Von Cornelius Pollmer, Heidenau
Am Montagnachmittag, kurz vor halb fünf, geht in Heidenau das Miteinander mit einem lauten Klonk verloren. Das "R" ist gefallen. Auf dem "E" daneben spielt ein Junge nun Superman, er hat sich waagerecht auf den Mittelbalken gelegt. Ein anderer erkundet ausdauernd die Vielfältigkeit des "A" ein paar Meter weiter links - von der Seite kann man sich an dieses "A" sehr gut schräg anlehnen. Und darunter durchkrabbeln? Geht auch.
Gleich soll das R wiederaufgerichtet werden, so war es von Anfang an geplant. Und dann steht da, auf dem Platz der Freiheit, ein 1,5 Tonnen schwerer Wunsch: MITEINANDER. 2,27 Meter hoch, 15 Meter lang, Stahl, auf Bodenplatten verschweißt. Warum? Und wozu?
Die erste Frage führt zurück in den August dieses Jahres, als das sächsische Heidenau zur Chiffre wurde für eine neue Eskalationsstufe im Protest gegen die Unterbringung geflüchteter Menschen. Vor dem ehemaligen Praktiker-Baumarkt gab es zwei Nächte lang heftige Ausschreitungen, die öffentliche Ordnung erlitt eine Niederlage nach Lehrbuch: zu wenig und überforderte Polizei, Randale wie im Rausch. Als der Qualm verweht war, reiste Vizekanzler Sigmar Gabriel nach Heidenau, danach auch Bundeskanzlerin Angela Merkel. Ihre Besuche waren geprägt von einer gewissen Ratlosigkeit und wenn es in diesen Tagen der hellen Aufregung einen Halt gab, dann waren es die Ruhe und Sachlichkeit, mit der Heidenaus Bürgermeister Jürgen Opitz sich den vielen und doch fast immer gleichen Fragen von Journalisten stellte.
"Ein tiefer Riss durch unsere Stadt"
Wozu nun dieses Kunstprojekt? Opitz steht am Montag ein paar Meter neben dem gefallenen "R", man hat ihm ein Mikro gereicht, damit er den stählernen Buchstaben ein paar gesprochene hinzufügt zum Zwecke der Erläuterung. Er habe den Eindruck, sagt Opitz, dass "seit ein paar Wochen ein tiefer Riss durch unsere Stadt geht". Und es gibt auf beiden Seiten des Risses eine gewisse Sprachlosigkeit - zwischen denen, die Angst haben oder sogar hassen, und denen, die die Aufgabe Asyl irgendwie anzunehmen versuchen. Das MITEINANDER aus Stahl "soll Diskussionen anregen", sagt Opitz, und so ein Miteinander im übertragenen Sinne wieder ermöglichen.
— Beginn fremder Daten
$ cat src/rtl/rgbq_pkg.sv
package rgbq_pkg;

  typedef struct packed {
    logic [7:0] red_top_left;
    logic [7:0] green_top_left;
    logic [7:0] blue_top_left;
    logic [7:0] red_top_right;
    logic [7:0] green_top_right;
    logic [7:0] blue_top_right;
    logic [7:0] red_bottom_left;
    logic [7:0] green_bottom_left;
    logic [7:0] blue_bottom_left;
    logic [7:0] red_bottom_right;
    logic [7:0] green_bottom_right;
    logic [7:0] blue_bottom_right;
  } pixel_t;

  typedef struct packed {
    logic [7:0] luma_top_left;
    logic [7:0] luma_top_right;
    logic [7:0] luma_bottom_left;
    logic [7:0] luma_bottom_right;
    logic [7:0] chroma_blue;
    logic [7:0] chroma_red;
  } ycc_t;

  // load enables of the three pipeline stages
  typedef struct packed {
    logic s1;
    logic s2;
    logic s3;
  } adv_t;

  localparam logic [7:0] LUMA_KR     = 8'd66;
  localparam logic [7:0] LUMA_KG     = 8'd129;
  localparam logic [7:0] LUMA_KB     = 8'd25;
  localparam int         LUMA_SHIFT  = 8;
  localparam logic [7:0] LUMA_OFFSET = 8'd16;

  localparam logic [6:0] CB_KR = 7'd38;
  localparam logic [6:0] CB_KG = 7'd74;
  localparam logic [6:0] CB_KB = 7'd112;
  localparam logic [6:0] CR_KR = 7'd112;
  localparam logic [6:0] CR_KG = 7'd94;
  localparam logic [6:0] CR_KB = 7'd18;

  localparam int                CHROMA_SHIFT = 10;
  localparam logic signed [19:0] CHROMA_BIAS = 20'sd131072;

endpackage

$ cat src/rtl/rgbq_luma.sv
module rgbq_luma (
  input  logic              clk,
  input  rgbq_pkg::adv_t    adv,
  input  logic [7:0]        red,
  input  logic [7:0]        green,
  input  logic [7:0]        blue,
  output logic [7:0]        luma
);

  logic [14:0] prod_r;
  logic [15:0] prod_g;
  logic [12:0] prod_b;
  logic [15:0] sum;
  logic [7:0]  luma_s2;

  assign sum = {1'b0, prod_r} + prod_g + {3'b000, prod_b};

  always_ff @(posedge clk) begin
    if (adv.s1) begin
      prod_r <= {7'd0, red}   * {7'd0, rgbq_pkg::LUMA_KR};
      prod_g <= {8'd0, green} * {8'd0, rgbq_pkg::LUMA_KG};
      prod_b <= {5'd0, blue}  * {5'd0, rgbq_pkg::LUMA_KB};
    end
    if (adv.s2) begin
      luma_s2 <= sum[15:rgbq_pkg::LUMA_SHIFT] + rgbq_pkg::LUMA_OFFSET;
    end
    if (adv.s3) begin
      luma <= luma_s2;
    end
  end

endmodule

$ cat src/rtl/rgbq_chroma.sv
module rgbq_chroma (
  input  logic              clk,
  input  rgbq_pkg::adv_t    adv,
  input  rgbq_pkg::pixel_t  pix,
  output logic [7:0]        chroma_blue,
  output logic [7:0]        chroma_red
);

  logic [9:0]  sum_r;
  logic [9:0]  sum_g;
  logic [9:0]  sum_b;
  logic [16:0] cb_r, cb_g, cb_b;
  logic [16:0] cr_r, cr_g, cr_b;
  logic signed [19:0] cb_t;
  logic signed [19:0] cr_t;

  // biased by 128 << 10 so the shift below gives floor + offset
  assign cb_t = rgbq_pkg::CHROMA_BIAS - $signed({3'b000, cb_r}) - $signed({3'b000, cb_g})
              + $signed({3'b000, cb_b});
  assign cr_t = rgbq_pkg::CHROMA_BIAS + $signed({3'b000, cr_r}) - $signed({3'b000, cr_g})
              - $signed({3'b000, cr_b});

  always_ff @(posedge clk) begin
    if (adv.s1) begin
      sum_r <= {2'b00, pix.red_top_left} + {2'b00, pix.red_top_right}
             + {2'b00, pix.red_bottom_left} + {2'b00, pix.red_bottom_right};
      sum_g <= {2'b00, pix.green_top_left} + {2'b00, pix.green_top_right}
             + {2'b00, pix.green_bottom_left} + {2'b00, pix.green_bottom_right};
      sum_b <= {2'b00, pix.blue_top_left} + {2'b00, pix.blue_top_right}
             + {2'b00, pix.blue_bottom_left} + {2'b00, pix.blue_bottom_right};
    end
    if (adv.s2) begin
      cb_r <= {7'd0, sum_r} * {10'd0, rgbq_pkg::CB_KR};
      cb_g <= {7'd0, sum_g} * {10'd0, rgbq_pkg::CB_KG};
      cb_b <= {7'd0, sum_b} * {10'd0, rgbq_pkg::CB_KB};
      cr_r <= {7'd0, sum_r} * {10'd0, rgbq_pkg::CR_KR};
      cr_g <= {7'd0, sum_g} * {10'd0, rgbq_pkg::CR_KG};
      cr_b <= {7'd0, sum_b} * {10'd0, rgbq_pkg::CR_KB};
    end
    if (adv.s3) begin
      chroma_blue <= cb_t[19] ? 8'd0 : cb_t[17:rgbq_pkg::CHROMA_SHIFT];
      chroma_red  <= cr_t[19] ? 8'd0 : cr_t[17:rgbq_pkg::CHROMA_SHIFT];
    end
  end

endmodule
==> src/hdl/lzt_ctrl.sv <==
// ----------------------------------------------------------------------------
// lzt_ctrl: operation sequencer
// Steps each operation through read, search or shift, and result words.
// ----------------------------------------------------------------------------
module lzt_ctrl (
    input  logic           i_clk,
    input  logic           i_rst_n,
    input  logic           start,
    output logic           busy,
    input  lzt_pkg::t_stat i_stat,
    output lzt_pkg::t_cmd  o_cmd
);
    import lzt_pkg::*;

    t_state r_state, n_state;

    always_ff @(posedge i_clk) begin
        if (!i_rst_n) begin
            r_state <= S_IDLE;
        end else begin
            r_state <= n_state;
        end
    end

    always_comb begin
        n_state = r_state;
        case (r_state)
            S_IDLE:   if (start) n_state = S_READ;
            S_READ:   n_state = S_DECIDE;
            S_DECIDE: begin
                if (i_stat.op == OP_ALLOC) begin
                    n_state = S_SEARCH;
                end else if (!i_stat.valid_slot) begin
                    n_state = S_EMIT1;
                end else if ((i_stat.op == OP_HEIGHT)
                             || (i_stat.op == OP_FREE && i_stat.shown)) begin
                    n_state = S_SHIFT_RD;
                end else begin
                    n_state = S_EMIT1;
                end
            end
            S_SEARCH: if (i_stat.scan_hit || i_stat.scan_end) n_state = S_EMIT1;
            S_SHIFT_RD: begin
                if (i_stat.shift_more) n_state = S_SHIFT_WR;
                else if (i_stat.changed && !i_stat.to_hidden) n_state = S_PLACE;
                else n_state = S_EMIT1;
            end
            S_SHIFT_WR: n_state = S_SHIFT_RD;
            S_PLACE:    n_state = S_EMIT1;
            S_EMIT1: begin
                if (i_stat.op == OP_SLIDE && i_stat.valid_slot && i_stat.shown)
                    n_state = S_EMIT2;
                else
                    n_state = S_IDLE;
            end
            S_EMIT2: n_state = S_IDLE;
            default: n_state = S_IDLE;
        endcase
    end

    always_comb begin
        o_cmd = '0;
        busy  = (r_state != S_IDLE);
        case (r_state)
            S_IDLE:   o_cmd.load = start;
            S_READ:   o_cmd.rd_slot = 1'b1;
            S_DECIDE: begin
                o_cmd.scan_start = (i_stat.op == OP_ALLOC);
                o_cmd.calc_level = 1'b1;
                o_cmd.hide       = (i_stat.op == OP_FREE);
            end
            S_SEARCH:   o_cmd.scan_step = 1'b1;
            S_SHIFT_RD: o_cmd.shift_rd = 1'b1;
            S_SHIFT_WR: o_cmd.shift_wr = 1'b1;
            S_PLACE:    o_cmd.place = 1'b1;
            S_EMIT1: begin
                o_cmd.emit1 = 1'b1;
                o_cmd.store = 1'b1;
            end
            S_EMIT2: o_cmd.emit2 = 1'b1;
            default: o_cmd = '0;
        endcase
    end

endmodule

==> config.mk <==
export PLATFORM = sky130hd
export DESIGN_NAME = lzt_ctrl
export DESIGN_NICKNAME = d
export VERILOG_FILES = /design/src/hdl/lzt_pkg.sv /design/src/hdl/lzt_ctrl.sv
export SDC_FILE = /design/constraint.sdc
export NUM_CORES = 1
export LEC_CHECK = 0
export BUFFER_PORTS_ARGS = -buffer_cell sky130_fd_sc_hd__buf_4
export CAP_MARGIN = 20
export CORE_AREA = 2 2 39 41
export DETAILED_ROUTE_END_ITERATION = 16
export DIE_AREA = 0 0 41 43
export SLEW_MARGIN = 0
export SYNTH_ARGS = -nofsm -noshare
export SYNTH_HDL_FRONTEND = slang
export SYNTH_SLANG_ARGS = --single-unit
==> constraint.sdc <==
create_clock -name i_clk -period 1 [get_ports i_clk]
set_input_delay 0.25 -clock i_clk [delete_from_list [all_inputs] [get_ports i_clk]]
set_output_delay 0.25 -clock i_clk [all_outputs]
set_load 0.01 [all_outputs]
Zusammengeschweißt hat die Buchstaben der Künstler Hüseyin Arda. Arda wirkt wie ausgedacht, so gut passt es, dass er genau an diesen Ort nun seine Buchstaben gebracht hat. Er nutzt über sein Netzwerk freie Ateliers in Berlin, Istanbul - und Dorfhain, einem Idyll im Nordwesten der Sächsischen Schweiz. Wenn Arda in der Türkei von seinem am Wald gelegenen Atelier in Dorfhain erzählt und vom Rauschen der Roten Weißeritz, dann muss er sich nicht groß mit der Lagebeschreibung aufhalten: "Dresden kennen dort die meisten, wegen Pegida, bei Heidenau ist das nicht ganz so", sagt Arda.